● **Aim of the exercise**
The line containing "- Setup slack: v26 more than v54" marks the end, so write out exactly every line from the top of the entries below through that one.

Data extracted from a collection
----------------------------------------
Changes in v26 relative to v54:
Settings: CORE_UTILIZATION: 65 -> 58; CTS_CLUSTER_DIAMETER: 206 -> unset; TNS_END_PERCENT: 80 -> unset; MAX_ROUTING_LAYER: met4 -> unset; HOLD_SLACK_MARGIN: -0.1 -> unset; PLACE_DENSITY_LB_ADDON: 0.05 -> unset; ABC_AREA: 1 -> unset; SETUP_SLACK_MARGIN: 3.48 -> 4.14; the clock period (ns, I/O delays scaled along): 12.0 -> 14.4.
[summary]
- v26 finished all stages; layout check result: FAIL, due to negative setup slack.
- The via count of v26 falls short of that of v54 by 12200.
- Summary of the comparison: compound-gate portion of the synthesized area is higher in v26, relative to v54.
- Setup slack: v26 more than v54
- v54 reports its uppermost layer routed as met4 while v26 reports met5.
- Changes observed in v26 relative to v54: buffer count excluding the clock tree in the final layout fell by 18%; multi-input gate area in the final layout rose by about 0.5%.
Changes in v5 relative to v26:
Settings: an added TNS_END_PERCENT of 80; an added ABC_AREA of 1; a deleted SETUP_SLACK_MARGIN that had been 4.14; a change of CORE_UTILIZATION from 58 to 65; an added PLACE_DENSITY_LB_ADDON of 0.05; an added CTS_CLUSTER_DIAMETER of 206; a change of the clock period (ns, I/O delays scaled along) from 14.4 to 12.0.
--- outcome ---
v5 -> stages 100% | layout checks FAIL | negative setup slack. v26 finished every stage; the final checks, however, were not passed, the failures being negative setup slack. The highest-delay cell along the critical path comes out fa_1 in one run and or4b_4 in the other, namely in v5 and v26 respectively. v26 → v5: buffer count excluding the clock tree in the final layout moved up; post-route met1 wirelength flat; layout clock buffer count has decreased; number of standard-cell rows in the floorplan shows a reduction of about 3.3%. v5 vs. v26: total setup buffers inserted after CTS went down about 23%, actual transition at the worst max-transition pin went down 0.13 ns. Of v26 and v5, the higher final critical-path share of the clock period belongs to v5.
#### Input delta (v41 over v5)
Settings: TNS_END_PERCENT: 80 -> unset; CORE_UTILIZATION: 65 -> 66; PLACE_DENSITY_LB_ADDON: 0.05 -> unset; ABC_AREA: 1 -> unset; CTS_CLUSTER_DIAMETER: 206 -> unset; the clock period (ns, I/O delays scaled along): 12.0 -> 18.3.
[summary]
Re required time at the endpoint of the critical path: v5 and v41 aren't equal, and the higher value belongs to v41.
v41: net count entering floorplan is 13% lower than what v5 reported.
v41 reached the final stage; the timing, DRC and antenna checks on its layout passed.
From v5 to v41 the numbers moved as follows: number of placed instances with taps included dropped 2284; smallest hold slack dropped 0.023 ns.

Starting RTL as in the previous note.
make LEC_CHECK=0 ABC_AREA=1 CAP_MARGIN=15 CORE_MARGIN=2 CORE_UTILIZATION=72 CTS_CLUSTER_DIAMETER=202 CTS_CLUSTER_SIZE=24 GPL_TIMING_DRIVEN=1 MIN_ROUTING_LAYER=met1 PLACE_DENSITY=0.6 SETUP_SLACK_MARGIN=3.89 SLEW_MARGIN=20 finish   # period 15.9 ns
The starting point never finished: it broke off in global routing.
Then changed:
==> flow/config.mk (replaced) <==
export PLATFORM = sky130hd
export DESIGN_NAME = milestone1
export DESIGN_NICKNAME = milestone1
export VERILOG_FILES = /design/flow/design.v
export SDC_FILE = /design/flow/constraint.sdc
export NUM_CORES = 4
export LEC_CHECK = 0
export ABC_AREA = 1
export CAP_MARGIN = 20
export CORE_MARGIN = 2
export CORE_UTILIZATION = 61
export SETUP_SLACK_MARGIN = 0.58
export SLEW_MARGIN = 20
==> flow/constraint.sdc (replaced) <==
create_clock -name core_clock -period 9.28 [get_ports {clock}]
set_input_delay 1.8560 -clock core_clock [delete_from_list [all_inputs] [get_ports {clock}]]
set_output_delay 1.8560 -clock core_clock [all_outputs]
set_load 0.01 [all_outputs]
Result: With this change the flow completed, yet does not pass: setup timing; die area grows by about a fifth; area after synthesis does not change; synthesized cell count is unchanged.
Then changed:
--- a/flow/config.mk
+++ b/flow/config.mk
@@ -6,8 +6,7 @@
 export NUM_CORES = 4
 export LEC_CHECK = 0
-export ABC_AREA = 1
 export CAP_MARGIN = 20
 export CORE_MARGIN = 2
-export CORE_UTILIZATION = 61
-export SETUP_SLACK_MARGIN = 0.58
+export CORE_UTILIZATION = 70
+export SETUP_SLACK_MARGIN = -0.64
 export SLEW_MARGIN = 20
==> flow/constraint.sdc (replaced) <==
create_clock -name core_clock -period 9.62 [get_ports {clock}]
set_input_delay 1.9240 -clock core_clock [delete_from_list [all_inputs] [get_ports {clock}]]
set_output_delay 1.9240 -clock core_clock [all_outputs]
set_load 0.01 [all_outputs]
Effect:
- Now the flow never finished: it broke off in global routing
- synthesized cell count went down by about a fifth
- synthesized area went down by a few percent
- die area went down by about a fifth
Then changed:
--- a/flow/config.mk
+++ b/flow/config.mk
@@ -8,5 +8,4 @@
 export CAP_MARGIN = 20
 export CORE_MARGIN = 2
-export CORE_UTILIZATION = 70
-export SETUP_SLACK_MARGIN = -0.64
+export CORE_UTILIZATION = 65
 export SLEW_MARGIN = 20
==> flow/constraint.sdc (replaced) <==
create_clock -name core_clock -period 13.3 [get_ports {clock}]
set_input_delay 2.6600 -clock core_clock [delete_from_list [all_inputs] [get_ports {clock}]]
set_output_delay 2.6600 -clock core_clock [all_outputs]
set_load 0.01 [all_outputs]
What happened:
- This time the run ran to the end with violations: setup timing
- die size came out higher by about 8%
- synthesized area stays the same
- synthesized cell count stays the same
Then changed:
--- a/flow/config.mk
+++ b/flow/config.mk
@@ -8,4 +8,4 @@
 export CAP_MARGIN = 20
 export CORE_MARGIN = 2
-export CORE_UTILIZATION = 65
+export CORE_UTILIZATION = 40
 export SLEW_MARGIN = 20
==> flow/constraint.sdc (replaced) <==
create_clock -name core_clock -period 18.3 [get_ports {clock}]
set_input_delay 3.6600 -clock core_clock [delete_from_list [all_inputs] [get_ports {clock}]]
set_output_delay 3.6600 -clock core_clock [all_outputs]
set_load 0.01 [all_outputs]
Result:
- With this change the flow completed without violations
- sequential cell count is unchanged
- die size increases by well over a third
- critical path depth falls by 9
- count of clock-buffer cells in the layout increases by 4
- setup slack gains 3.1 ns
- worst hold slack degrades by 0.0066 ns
----------------------------------------
● **Result for this task**
Changes in v26 relative to v54:
Settings: CORE_UTILIZATION: 65 -> 58; CTS_CLUSTER_DIAMETER: 206 -> unset; TNS_END_PERCENT: 80 -> unset; MAX_ROUTING_LAYER: met4 -> unset; HOLD_SLACK_MARGIN: -0.1 -> unset; PLACE_DENSITY_LB_ADDON: 0.05 -> unset; ABC_AREA: 1 -> unset; SETUP_SLACK_MARGIN: 3.48 -> 4.14; the clock period (ns, I/O delays scaled along): 12.0 -> 14.4.
[summary]
- v26 finished all stages; layout check result: FAIL, due to negative setup slack.
- The via count of v26 falls short of that of v54 by 12200.
- Summary of the comparison: compound-gate portion of the synthesized area is higher in v26, relative to v54.
- Setup slack: v26 more than v54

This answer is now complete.